Anyway, this class has really been a catalyst for my creativity, and now I'm inspired to go out and write more stories! Even if they're not as good as I'd like them to be the first time around...because there's always revising to fix that problem...

Saturday, April 30, 2016

Week 14 Reading Diary: Italian Popular Tales, Extra Credit

(The cover of the book via the Untextbook)

I decided to finish the unit that I started earlier this week instead of starting a new one, because I really enjoyed the stories in the last half! This half actually had a lot more stories with animals in them, and they all (or most of them, at least) seemed to be stories about little things that get passed from person to person and then at the end they've become a huge thing and gotten out of hand--until the narrator makes a wry comment, and makes the whole thing seem absurd! This actually occurred to me to be a really good metaphor for the perils of gossip, and that's probably what I would write about if I were writing any more stories this week...but instead I'll just talk about some of the other stories that weren't like the ones I described, because those were pretty good too...

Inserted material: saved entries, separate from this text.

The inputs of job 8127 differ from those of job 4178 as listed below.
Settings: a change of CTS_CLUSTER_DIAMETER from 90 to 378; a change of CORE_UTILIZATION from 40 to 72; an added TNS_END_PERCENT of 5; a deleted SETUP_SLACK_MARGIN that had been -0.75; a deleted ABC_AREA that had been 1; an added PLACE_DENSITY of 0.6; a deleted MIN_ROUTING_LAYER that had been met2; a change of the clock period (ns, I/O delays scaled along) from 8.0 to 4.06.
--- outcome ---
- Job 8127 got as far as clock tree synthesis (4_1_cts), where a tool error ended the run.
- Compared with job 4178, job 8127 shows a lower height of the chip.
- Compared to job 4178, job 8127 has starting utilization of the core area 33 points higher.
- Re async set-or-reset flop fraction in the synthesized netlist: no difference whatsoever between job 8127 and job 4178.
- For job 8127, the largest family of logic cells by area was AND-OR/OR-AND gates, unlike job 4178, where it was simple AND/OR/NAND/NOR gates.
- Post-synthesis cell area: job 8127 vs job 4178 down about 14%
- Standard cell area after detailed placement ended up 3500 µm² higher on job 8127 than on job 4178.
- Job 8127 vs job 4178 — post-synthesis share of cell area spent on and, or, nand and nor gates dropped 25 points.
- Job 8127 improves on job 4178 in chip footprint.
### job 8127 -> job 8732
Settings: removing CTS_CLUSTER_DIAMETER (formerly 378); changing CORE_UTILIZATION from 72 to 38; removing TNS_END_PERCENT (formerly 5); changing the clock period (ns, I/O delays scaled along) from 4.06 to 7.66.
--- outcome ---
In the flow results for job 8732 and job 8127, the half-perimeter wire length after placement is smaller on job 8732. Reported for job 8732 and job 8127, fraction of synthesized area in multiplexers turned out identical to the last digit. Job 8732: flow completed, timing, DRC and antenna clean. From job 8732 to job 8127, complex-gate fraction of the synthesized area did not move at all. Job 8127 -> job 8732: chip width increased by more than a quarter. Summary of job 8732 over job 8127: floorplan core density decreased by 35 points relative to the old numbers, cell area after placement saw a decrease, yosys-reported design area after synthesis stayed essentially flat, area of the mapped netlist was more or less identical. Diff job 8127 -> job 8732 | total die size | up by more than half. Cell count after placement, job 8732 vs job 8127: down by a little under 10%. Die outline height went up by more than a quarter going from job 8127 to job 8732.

The Language of Animals: I can actually sympathize a lot with the main character from this one, because he goes through 10 years of school far away (although at the end of it his teachers say they don't have any more to teach him, and I doubt that would ever happen for me!) only to go back to his family and find out that the stuff he's learned isn't, in a lot of cases, appreciated. Most people don't appreciate me yammering at them about what I've learned during the semester, or whatever, so a lot of the time what I've learned goes unsaid until someone needs an answer for things, and then I can't help myself and I shout out the answer! So basically what I'm saying is that I would make this story into a modern-day college/grad student story, because I think that would both be very amusing, in a slightly terrifying and true way.

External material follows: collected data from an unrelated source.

==> flow/design.v (excerpt) <==
module conv (
input [4:0] stride,
input  conv_enable, 
output reg [18:0] address1 , address2, write_address,
output reg end_reach, full_conv_end, dot_sum_end,
input clk,
input reset,
input [9:0] w1 ,h1,w2,h2,
output reg [9:0] width, height
  );
reg [9:0] H1_index_outer , V1_index_outer ;
reg [5:0]	v1_index_inner , h1_index_inner ;
reg dot_sum_start ;
always @ (posedge clk) begin	 
		if (reset) begin
			H1_index_outer = 0;
			V1_index_outer = 0;
			v1_index_inner = 0;
			h1_index_inner = 0;
			address1 = 0;
			address2 = 0;
			write_address = 0;
			end_reach = 0;
			dot_sum_end = 0;
			dot_sum_start = 1;
			full_conv_end = 0;
			width = 0;
			height = 0;
		end
		else if (conv_enable) begin
				if (dot_sum_start) begin
						v1_index_inner = 0;
						h1_index_inner = 0;
						dot_sum_start = 0;
						dot_sum_end =0;
				end	
				if (!full_conv_end) begin
					address1 = address1 + 2'b01;
					h1_index_inner = h1_index_inner + 2'b01 ;
					if (h1_index_inner == w2) begin			 
						v1_index_inner = v1_index_inner + 1;
						h1_index_inner = 6'b0;								
						address1 = (v1_index_inner + V1_index_outer )* w1 + H1_index_outer;
					end	
					if (v1_index_inner == h2) begin			 
						H1_index_outer = H1_index_outer + stride;
						address1 = V1_index_outer * w1 + H1_index_outer ;
						dot_sum_start = 1;
						dot_sum_end =1;
						v1_index_inner = 6'b0;
					end
					if ((H1_index_outer + w2) > w1	) begin		 
						width = H1_index_outer;
						dot_sum_start = 1;
						V1_index_outer = V1_index_outer + stride;
						H1_index_outer = 10'b0000000000;
						address1 = V1_index_outer * w1;
					end
					if (address1 == h1*w1 ) 		full_conv_end = 1;		 
					if ((address1 + 1) == h1*w1 ) 		height = V1_index_outer + 1;
  ...
Size: about 2900 cells after synthesis, about 110 flip-flops.
Settings: LEC_CHECK=0, CAP_MARGIN=40, CELL_PAD_IN_SITES_DETAIL_PLACEMENT=1, CELL_PAD_IN_SITES_GLOBAL_PLACEMENT=1, CORE_ASPECT_RATIO=0.73, CORE_MARGIN=2, CORE_UTILIZATION=36, CTS_CLUSTER_DIAMETER=192, CTS_CLUSTER_SIZE=21, GPL_TIMING_DRIVEN=1, HOLD_SLACK_MARGIN=-0.1, PLACE_DENSITY=0.52, SLEW_MARGIN=20, TNS_END_PERCENT=35; clock period 16.8 ns.
run.sh (not shown) runs the stock make flow with config.mk's settings and CLKGATE_MAP_FILE=.
The starting point produced a clean layout.
Next try:
- CAP_MARGIN: 40 -> 20
- CELL_PAD_IN_SITES_DETAIL_PLACEMENT: 1 -> unset
- CELL_PAD_IN_SITES_GLOBAL_PLACEMENT: 1 -> unset
- CORE_ASPECT_RATIO: 0.73 -> unset
- CORE_UTILIZATION: 36 -> 58
- CTS_CLUSTER_DIAMETER: 192 -> unset
- CTS_CLUSTER_SIZE: 21 -> unset
- GPL_TIMING_DRIVEN: 1 -> unset
- HOLD_SLACK_MARGIN: -0.1 -> unset
- PLACE_DENSITY: 0.52 -> unset
- TNS_END_PERCENT: 35 -> unset
- clock period: 16.8 -> 8.79 ns (I/O delays scaled with it)
Effect: Now the flow completed and failed the layout checks on negative setup slack. Clock-buffer cell count is unchanged. Critical path depth rose by 2. Power rose by 140%. Sequential share of layout area fell by 1.1 points.
Next try:
- CORE_UTILIZATION: 58 -> 68
- CTS_CLUSTER_DIAMETER: unset -> 63
- CTS_CLUSTER_SIZE: unset -> 61
- MAX_ROUTING_LAYER: unset -> met4
- TNS_END_PERCENT: unset -> 5
After rerunning: The changed run completed and failed the layout checks on negative setup slack; via count climbs by about 13%; power goes up by about 5%; fmax drops by 8.2%; global-route usage came out higher by 12 points; non-clock buffer count drops by 9.
Next try:
- CORE_UTILIZATION: 68 -> 58
- CTS_CLUSTER_DIAMETER: 63 -> unset
- CTS_CLUSTER_SIZE: 61 -> unset
- MAX_ROUTING_LAYER: met4 -> unset
- TNS_END_PERCENT: 5 -> unset
- clock period: 8.79 -> 5.9 ns (I/O delays scaled with it)
The new run finished but failed the layout checks on negative setup slack. Die size increases by 17%. Setup slack got worse by 1900 ps. Count of clock-buffer cells in the layout went down by 1. Core utilization drops by 6.7 points.


== JK ==
Starting RTL as in the previous note.
Design conv, start of the top module:
module conv (
input [4:0] stride,
input  conv_enable, 
output reg [18:0] address1 , address2, write_address,
output reg end_reach, full_conv_end, dot_sum_end,
input clk,
input reset,
input [9:0] w1 ,h1,w2,h2,
output reg [9:0] width, height
  );
reg [9:0] H1_index_outer , V1_index_outer ;
reg [5:0]	v1_index_inner , h1_index_inner ;
reg dot_sum_start ;
always @ (posedge clk) begin	 
		if (reset) begin
			H1_index_outer = 0;
			V1_index_outer = 0;
			v1_index_inner = 0;
			h1_index_inner = 0;
			address1 = 0;
			address2 = 0;
			write_address = 0;
			end_reach = 0;
			dot_sum_end = 0;
			dot_sum_start = 1;
			full_conv_end = 0;
			width = 0;
			height = 0;
		end
		else if (conv_enable) begin
				if (dot_sum_start) begin
						v1_index_inner = 0;
						h1_index_inner = 0;
						dot_sum_start = 0;
						dot_sum_end =0;
				end	
				if (!full_conv_end) begin
					address1 = address1 + 2'b01;
					h1_index_inner = h1_index_inner + 2'b01 ;
					if (h1_index_inner == w2) begin			 
						v1_index_inner = v1_index_inner + 1;
						h1_index_inner = 6'b0;								
						address1 = (v1_index_inner + V1_index_outer )* w1 + H1_index_outer;
					end	
					if (v1_index_inner == h2) begin			 
						H1_index_outer = H1_index_outer + stride;
						address1 = V1_index_outer * w1 + H1_index_outer ;
						dot_sum_start = 1;
						dot_sum_end =1;
						v1_index_inner = 6'b0;
					end
					if ((H1_index_outer + w2) > w1	) begin		 
						width = H1_index_outer;
						dot_sum_start = 1;
  ...
export LEC_CHECK = 0
export CAP_MARGIN = 5
export CORE_MARGIN = 2
export CORE_UTILIZATION = 70
export CTS_CLUSTER_DIAMETER = 142
export CTS_CLUSTER_SIZE = 38
export SETUP_SLACK_MARGIN = -0.6
export SLEW_MARGIN = 20
create_clock -name core_clock -period 5.97 [get_ports {clk}]
The flow ended early for JK: it failed with a tool error in 5_1_grt.
[inputs] MS vs JK
# JK
export LEC_CHECK = 0
export CAP_MARGIN = 5
export CORE_MARGIN = 2
export CORE_UTILIZATION = 70
export CTS_CLUSTER_DIAMETER = 142
export CTS_CLUSTER_SIZE = 38
export SETUP_SLACK_MARGIN = -0.6
export SLEW_MARGIN = 20
create_clock -name core_clock -period 5.97 [get_ports {clk}]
# MS
export LEC_CHECK = 0
export CAP_MARGIN = 20
export CORE_MARGIN = 2
export CORE_UTILIZATION = 65
export MAX_ROUTING_LAYER = met4
export SLEW_MARGIN = 20
create_clock -name core_clock -period 8.8 [get_ports {clk}]
Notes after the runs:
- From JK to MS the numbers moved as follows: post-synthesis chip area from yosys roughly the same; cell area reported after detailed placement dropped 1200 um2; buffer depth of the longest clock path level; global placer's final weighted congestion decreased by 0.050 relative to the old numbers.
- MS ran in full, but the layout does not pass; the checks complain about setup timing.


Starting RTL as in the previous note.
Settings: LEC_CHECK=0, CAP_MARGIN=20, CORE_ASPECT_RATIO=0.5, CORE_MARGIN=2, CORE_UTILIZATION=72, CTS_CLUSTER_DIAMETER=294, CTS_CLUSTER_SIZE=97, HOLD_SLACK_MARGIN=0.29, PLACE_DENSITY=0.42, SETUP_SLACK_MARGIN=-0.56, SLEW_MARGIN=20, TNS_END_PERCENT=30; clock period 6.1 ns.
The first run did not get past global routing.
==> next run, changes <==
- CORE_ASPECT_RATIO: 0.5 -> unset
- CORE_UTILIZATION: 72 -> 11
- CTS_CLUSTER_DIAMETER: 294 -> unset
- CTS_CLUSTER_SIZE: 97 -> unset
- HOLD_SLACK_MARGIN: 0.29 -> unset
- PLACE_DENSITY: 0.42 -> unset
- SETUP_SLACK_MARGIN: -0.56 -> unset
- TNS_END_PERCENT: 30 -> unset
- clock period: 6.1 -> 13.7 ns (I/O delays scaled with it)
Outcome: The changed run went through all stages and came out clean. Synthesized cell count stays the same. Area after synthesis does not change. Die area rose to 6.4 times its value.
==> next run, changes <==
- CORE_UTILIZATION: 11 -> 72
- PLACE_DENSITY_LB_ADDON: unset -> 0.19
- clock period: 13.7 -> 9.6 ns (I/O delays scaled with it)
Setup slack degrades by 870 ps; total power climbs by 71%; non-clock buffer count climbs by 207; die size drops by 84%; clock-buffer cell count stays the same; global-route usage climbs by 36 points; clock power climbs by 36%.
==> next run, changes <==
- CTS_CLUSTER_DIAMETER: unset -> 54
- SETUP_SLACK_MARGIN: unset -> 2.75
After rerunning: The new run ended with an error in global routing on ODB-0269. Synthesized cell count stays the same. Die area stays the same. Synthesized area does not change.
==> next run, changes <==
- CORE_UTILIZATION: 72 -> 52
- CTS_CLUSTER_DIAMETER: 54 -> unset
- PLACE_DENSITY_LB_ADDON: 0.19 -> unset
- SETUP_SLACK_MARGIN: 2.75 -> unset
- clock period: 9.6 -> 10.6 ns (I/O delays scaled with it)
=>
- The changed run ran to the end with no violations
- synthesized area does not change
- die area went up by about 38%
- synthesized cell count is unchanged
==> next run, changes <==
- CORE_UTILIZATION: 52 -> 40
- HOLD_SLACK_MARGIN: unset -> 0.07
- PLACE_DENSITY: unset -> 0.93
- clock period: 10.6 -> 11.0 ns (I/O delays scaled with it)
Effect:
- The changed run completed without violations
- core utilization fell by 15 points
- worst setup slack degrades by 27 ps
- clock power fell by 9.0%
- die size rose by 29%
- power fell by 9.7%
- routed wire length fell by 2.9%
- synthesized area stays the same


Starting RTL as in the previous note.
Settings: LEC_CHECK=0, CAP_MARGIN=0, CELL_PAD_IN_SITES_GLOBAL_PLACEMENT=0, CORE_ASPECT_RATIO=1.04, CORE_MARGIN=2, CORE_UTILIZATION=72, CTS_CLUSTER_DIAMETER=25, CTS_CLUSTER_SIZE=59, MAX_ROUTING_LAYER=met4, PLACE_DENSITY=0.65, SLEW_MARGIN=20; clock period 9.06 ns.
The starting point did not get past global routing (5_1_grt).
Edit:
==> flow/config.mk (replaced) <==
export PLATFORM = sky130hd
export DESIGN_NAME = conv
export DESIGN_NICKNAME = conv
export VERILOG_FILES = /design/flow/design.v
export SDC_FILE = /design/flow/constraint.sdc
export NUM_CORES = 4
export LEC_CHECK = 0
export CAP_MARGIN = 20
export CORE_MARGIN = 2
export CORE_UTILIZATION = 58
export SLEW_MARGIN = 20
==> flow/constraint.sdc (replaced) <==
create_clock -name core_clock -period 8.5 [get_ports {clk}]
set_input_delay 1.7000 -clock core_clock [delete_from_list [all_inputs] [get_ports {clk}]]
set_output_delay 1.7000 -clock core_clock [all_outputs]
set_load 0.01 [all_outputs]
With this change the flow produced a layout that fails on setup timing; synthesized cell count is unchanged; die area rose by a quarter to a third; synthesized area does not change.
Edit:
--- a/flow/config.mk
+++ b/flow/config.mk
@@ -9,3 +9,5 @@
 export CORE_MARGIN = 2
 export CORE_UTILIZATION = 58
+export CTS_CLUSTER_DIAMETER = 237
+export CTS_CLUSTER_SIZE = 98
 export SLEW_MARGIN = 20
==> flow/constraint.sdc (replaced) <==
create_clock -name core_clock -period 11.0 [get_ports {clk}]
set_input_delay 2.2000 -clock core_clock [delete_from_list [all_inputs] [get_ports {clk}]]
set_output_delay 2.2000 -clock core_clock [all_outputs]
set_load 0.01 [all_outputs]
With this change the flow finished clean; clock skew rises by 0.013 ns; synthesized cell count is unchanged; clock-buffer cell count falls by 1; wire length falls by about a fifth; setup slack improves by 1.5 ns; cell area falls by about a fifth; sequential share of layout area rises by 1.3 points; first-iteration DRC count falls by about a fifth.


== old ==
Starting RTL as in the previous note.
clock: 6.1 ns
lec_check: 0
abc_area: 1
cap_margin: 20
core_aspect_ratio: 0.5
core_margin: 2
core_utilization: 72
cts_cluster_diameter: 294
cts_cluster_size: 97
place_density: 0.42
slew_margin: 20
tns_end_percent: 5
No final results exist for old, since it was stopped by error GRT-0116 during global routing.
Changes in new relative to old:
# old
export LEC_CHECK = 0
export ABC_AREA = 1
export CAP_MARGIN = 20
export CORE_ASPECT_RATIO = 0.5
export CORE_MARGIN = 2
export CORE_UTILIZATION = 72
export CTS_CLUSTER_DIAMETER = 294
export CTS_CLUSTER_SIZE = 97
export PLACE_DENSITY = 0.42
export SLEW_MARGIN = 20
export TNS_END_PERCENT = 5
create_clock -name core_clock -period 6.1 [get_ports {clk}]
# new
export LEC_CHECK = 0
export CAP_MARGIN = 20
export CORE_ASPECT_RATIO = 0.5
export CORE_MARGIN = 2
export CORE_UTILIZATION = 72
export CTS_CLUSTER_DIAMETER = 294
export CTS_CLUSTER_SIZE = 97
export PLACE_DENSITY = 0.42
export SETUP_SLACK_MARGIN = 1.46
export SLEW_MARGIN = 20
export TNS_END_PERCENT = 30
create_clock -name core_clock -period 6.1 [get_ports {clk}]
==> comparison <==
Status(new) = ERROR, stage = clock tree synthesis
Going from old to new, share of synthesized cell area in and, or, nand and nor gates decreased 1.9 points; adder-cell area share of the yosys netlist increased 0.94 points; synthesized area decreased about 2.3%; area share of and-or/or-and cells after synthesis increased 2.3 points; number of distinct library cells after synthesis increased 62%.


The RTL this note starts from:
==> flow/design.v <==
`timescale 1ns / 1ps
module conv (
input [4:0] stride,
input  conv_enable, 
output reg [18:0] address1 , address2, write_address,
output reg end_reach, full_conv_end, dot_sum_end,
input clk,
input reset,
input [9:0] w1 ,h1,w2,h2,
output reg [9:0] width, height
  );
reg [9:0] H1_index_outer , V1_index_outer ;
reg [5:0]	v1_index_inner , h1_index_inner ;
reg dot_sum_start ;
always @ (posedge clk) begin	 
		if (reset) begin
			H1_index_outer = 0;
			V1_index_outer = 0;
			v1_index_inner = 0;
			h1_index_inner = 0;
			address1 = 0;
			address2 = 0;
			write_address = 0;
			end_reach = 0;
			dot_sum_end = 0;
			dot_sum_start = 1;
			full_conv_end = 0;
			width = 0;
			height = 0;
		end
		else if (conv_enable) begin
				if (dot_sum_start) begin
						v1_index_inner = 0;
						h1_index_inner = 0;
						dot_sum_start = 0;
						dot_sum_end =0;
				end	
				if (!full_conv_end) begin
					address1 = address1 + 2'b01;
					h1_index_inner = h1_index_inner + 2'b01 ;
					if (h1_index_inner == w2) begin			 
						v1_index_inner = v1_index_inner + 1;
						h1_index_inner = 6'b0;								
						address1 = (v1_index_inner + V1_index_outer )* w1 + H1_index_outer;
					end	
					if (v1_index_inner == h2) begin			 
						H1_index_outer = H1_index_outer + stride;
						address1 = V1_index_outer * w1 + H1_index_outer ;
						dot_sum_start = 1;
						dot_sum_end =1;
						v1_index_inner = 6'b0;
					end
					if ((H1_index_outer + w2) > w1	) begin		 
						width = H1_index_outer;
						dot_sum_start = 1;
						V1_index_outer = V1_index_outer + stride;
						H1_index_outer = 10'b0000000000;
						address1 = V1_index_outer * w1;
					end
					if (address1 == h1*w1 ) 		full_conv_end = 1;		 
					if ((address1 + 1) == h1*w1 ) 		height = V1_index_outer + 1;
					address2 = v1_index_inner*w2 + h1_index_inner;
					if (dot_sum_start)	write_address	= write_address + 1;
				end
		end
    end
endmodule 
clock: 9.6 ns
lec_check: 0
cap_margin: 20
core_margin: 2
core_utilization: 72
cts_cluster_size: 25
place_density_lb_addon: 0.19
setup_slack_margin: 2.86
slew_margin: 20
The baseline ended with an error in 5_1_grt.
Next try:
Settings changed: CORE_UTILIZATION 72 to 40, CTS_CLUSTER_SIZE 25 to unset, PLACE_DENSITY_LB_ADDON 0.19 to unset, SETUP_SLACK_MARGIN 2.86 to unset.
Clock period 9.6 ns to 5.94 ns, I/O delays scaled along.
After rerunning:
- This time the run completed and failed the layout checks on setup timing
- synthesized cell count is unchanged
- die size goes up by 78%
- synthesized area stays the same


Starts from the design.v that is shown in full above.
make LEC_CHECK=0 CAP_MARGIN=0 CELL_PAD_IN_SITES_GLOBAL_PLACEMENT=1 CORE_ASPECT_RATIO=0.73 CORE_MARGIN=2 CORE_UTILIZATION=36 CTS_CLUSTER_DIAMETER=192 CTS_CLUSTER_SIZE=59 PLACE_DENSITY=0.57 SLEW_MARGIN=20 finish   # period 16.8 ns
Change:
Settings changed: CELL_PAD_IN_SITES_GLOBAL_PLACEMENT 1 to 0, CORE_UTILIZATION 36 to 68, CTS_CLUSTER_SIZE 59 to 33, PLACE_DENSITY 0.57 to unset, SETUP_SLACK_MARGIN set to -0.76.
Clock period 16.8 ns to 11.4 ns, I/O delays scaled along.
Effect: This time the run completed, yet does not pass: setup timing. Combinational power climbs by 47%. Total power grows by 48%. Design area goes down by about 1.4%. Worst setup slack loses 3.7 ns.
Change:
Settings changed: CAP_MARGIN 0 to 20, CELL_PAD_IN_SITES_GLOBAL_PLACEMENT 0 to unset, CORE_ASPECT_RATIO 0.73 to unset, CORE_UTILIZATION 68 to 40, CTS_CLUSTER_DIAMETER 192 to unset, CTS_CLUSTER_SIZE 33 to unset, SETUP_SLACK_MARGIN -0.76 to unset.
Clock period 11.4 ns to 11.0 ns, I/O delays scaled along.
Result: This time the run produced a clean layout. Sequential share of layout area is lower by 0.26 points. Worst setup slack gains 0.62 ns. Core utilization is lower by 31 points. Cell count is higher by 11%. Final area is higher by 3.2%. Non-clock buffer count is higher by 53. Die size is higher by 68%. Critical path depth is lower by 6. Area after synthesis stays the same.
Change:
Clock period 11.0 ns to 10.6 ns, I/O delays scaled along.
Core utilization went up by 0.67 points.
Hold slack gets worse by 0.0040 ns.
Total power went up by 8.4%.
Flip-flop count is unchanged.
Change:
Settings changed: CTS_CLUSTER_DIAMETER set to 191, CTS_CLUSTER_SIZE set to 53, PLACE_DENSITY set to 0.35.
Clock period 10.6 ns to 11.0 ns, I/O delays scaled along.
Effect:
- The changed run finished clean
- via count decreases by 2.6%
- sequential share of layout area went up by 0.18 points
- die area is unchanged
- area after synthesis is unchanged
- setup slack gains 0.093 ns
- combinational power shrinks by about 8%
- cell count came out lower by 1.9%
- routed wire length came out higher by about 1.5%
Power figures rest on the tool's default switching activity, not on a simulated workload.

An Incident in Rome: this is what happens when you go underground in Rome! Just kidding, kind of...actually, what I would probably do is set this story in an underground in Rome. Why do I like modern retellings so much? I guess I'll never know...anyway, this story had some potential for both the comic (I read somewhere that having two people who are both really set on their dialectically-opposed goals is one of the best recipes for comedy, and I agree) and the tragic (reading forever is probably hard on your eyes, and being the person that sentenced Jesus to be crucified probably is not the easiest thing, especially when you're being eternally punished for it)....

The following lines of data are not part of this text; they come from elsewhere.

harbor:
Design alu_add, start of the top module:
module alu_add (
    input   logic           clk_i,
    input   logic           rst_i,
    input   logic [36:0]    left_i,      
    input   logic [36:0]    right_i,     
    output  logic           in_ready_o,
    input   logic           in_valid_i,
    output  logic [36:0]    result_o,    
    input   logic           out_ready_i,
    output  logic           out_valid_o
);
Size in the first run: roughly 120 I/O pins.
==> flow/config.mk <==
export PLATFORM = sky130hd
export DESIGN_NAME = alu_add
export DESIGN_NICKNAME = alu_add
export VERILOG_FILES = /design/flow/design.v
export SDC_FILE = /design/flow/constraint.sdc
export NUM_CORES = 4
export LEC_CHECK = 0
export CAP_MARGIN = 35
export CORE_ASPECT_RATIO = 1.88
export CORE_MARGIN = 2
export CORE_UTILIZATION = 38
export CTS_CLUSTER_SIZE = 56
export GPL_ROUTABILITY_DRIVEN = 0
export HOLD_SLACK_MARGIN = -0.09
export PLACE_DENSITY_LB_ADDON = 0.09
export SLEW_MARGIN = 10
==> flow/constraint.sdc <==
create_clock -name core_clock -period 2.96 [get_ports {clk_i}]
set_input_delay 0.5920 -clock core_clock [delete_from_list [all_inputs] [get_ports {clk_i}]]
set_output_delay 0.5920 -clock core_clock [all_outputs]
set_load 0.01 [all_outputs]
run.sh (not shown) runs the stock make flow with config.mk's settings and CLKGATE_MAP_FILE=.
[flow] harbor | stages: complete | final checks: fail | reason: setup timing
==> flow/design.v (excerpt) <==
module JAM (
input CLK,
input RST,
output reg [2:0] W,
output reg [2:0] J,
input [6:0] Cost,
output reg [3:0] MatchCount,
output reg [9:0] MinCost,
output reg Valid );
clock: 8.0 ns
lec_check: 0
abc_area: 1
cap_margin: 20
core_margin: 2
core_utilization: 64
cts_cluster_diameter: 191
cts_cluster_size: 100
slew_margin: 20
run.sh (not shown) runs the stock make flow with config.mk's settings and CLKGATE_MAP_FILE=.
==> next run, changes <==
ABC_AREA = default   (was 1)
CELL_PAD_IN_SITES_DETAIL_PLACEMENT = 1   (was default)
CORE_UTILIZATION = 40   (was 64)
CTS_CLUSTER_DIAMETER = default   (was 191)
CTS_CLUSTER_SIZE = default   (was 100)
GPL_TIMING_DRIVEN = 0   (was default)
SETUP_SLACK_MARGIN = -0.79   (was default)
Outcome:
- The new run completed without violations
- cell area is about the same
- final cell count fell by 9.8%
- count of clock-buffer cells in the layout fell by 3
- critical path depth fell by 6
- wire length rose by 13%
- utilization fell by 24 points
- sequential power stays flat
==> next run, changes <==
CELL_PAD_IN_SITES_DETAIL_PLACEMENT = default   (was 1)
CELL_PAD_IN_SITES_GLOBAL_PLACEMENT = 2   (was default)
CORE_ASPECT_RATIO = 1.04   (was default)
CTS_CLUSTER_DIAMETER = 392   (was default)
CTS_CLUSTER_SIZE = 99   (was default)
GPL_TIMING_DRIVEN = default   (was 0)
PLACE_DENSITY_LB_ADDON = 0.3   (was default)
SETUP_SLACK_MARGIN = -0.78   (was -0.79)
The new run completed with no timing, DRC or antenna violations. Sequential power barely changes. Synthesized cell count does not change. Design area drops by about 3%. Sequential cell count does not change. Area after synthesis is unchanged. Fmax climbs by 11%. First-iteration DRC count climbs by about 6%. Cell count drops by about 3.7%. Setup slack gets better by 0.44 ns. Via count drops by about 6%.
==> next run, changes <==
CORE_ASPECT_RATIO = 0.5   (was 1.04)
CTS_CLUSTER_DIAMETER = 194   (was 392)
TNS_END_PERCENT = 30   (was default)
=>
- The changed run finished with timing, DRC and antenna clean
- sequential power barely changes
- fmax drops slightly
- die area climbs slightly
- setup slack loses 0.014 ns
- area after synthesis stays the same
- wire length hardly moves
- sequential cell count is unchanged
- clock-buffer cell count drops by 2
- via count drops slightly
- cell area climbs slightly
- synthesized cell count does not change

Source: Italian Popular Tales by Thomas Frederick Crane (1885). Untextbook.

Growth Mindset: Memes!

(Meme is from the Growth Mindset blog)
As Professor Gibbs says, this saying is actually part of a larger quote that's worth reading (sourced from here):

The good life is lived best by those with gardens — a truth that was already a gnarled old vine in ancient Rome, but a sturdy one that still bears fruit. I don’t mean one must garden qua garden… I mean rather the moral equivalent of a garden — the virtual garden. I posit that life is better when you possess a sustaining practice that holds your desire, demands your attention, and requires effort; a plot of ground that gratifies the wish to labor and create — and, by so doing, to rule over an imagined world of your own.

It hasn't been an easy past week at all for me, and this weekend has been just as challenging. This quote reminded me that it's entirely up to me what I choose to focus on and where I put my time and energy--you really do have to "live in your own little world" sometimes in order to not let life get to you...remembering this isn't the easiest, though!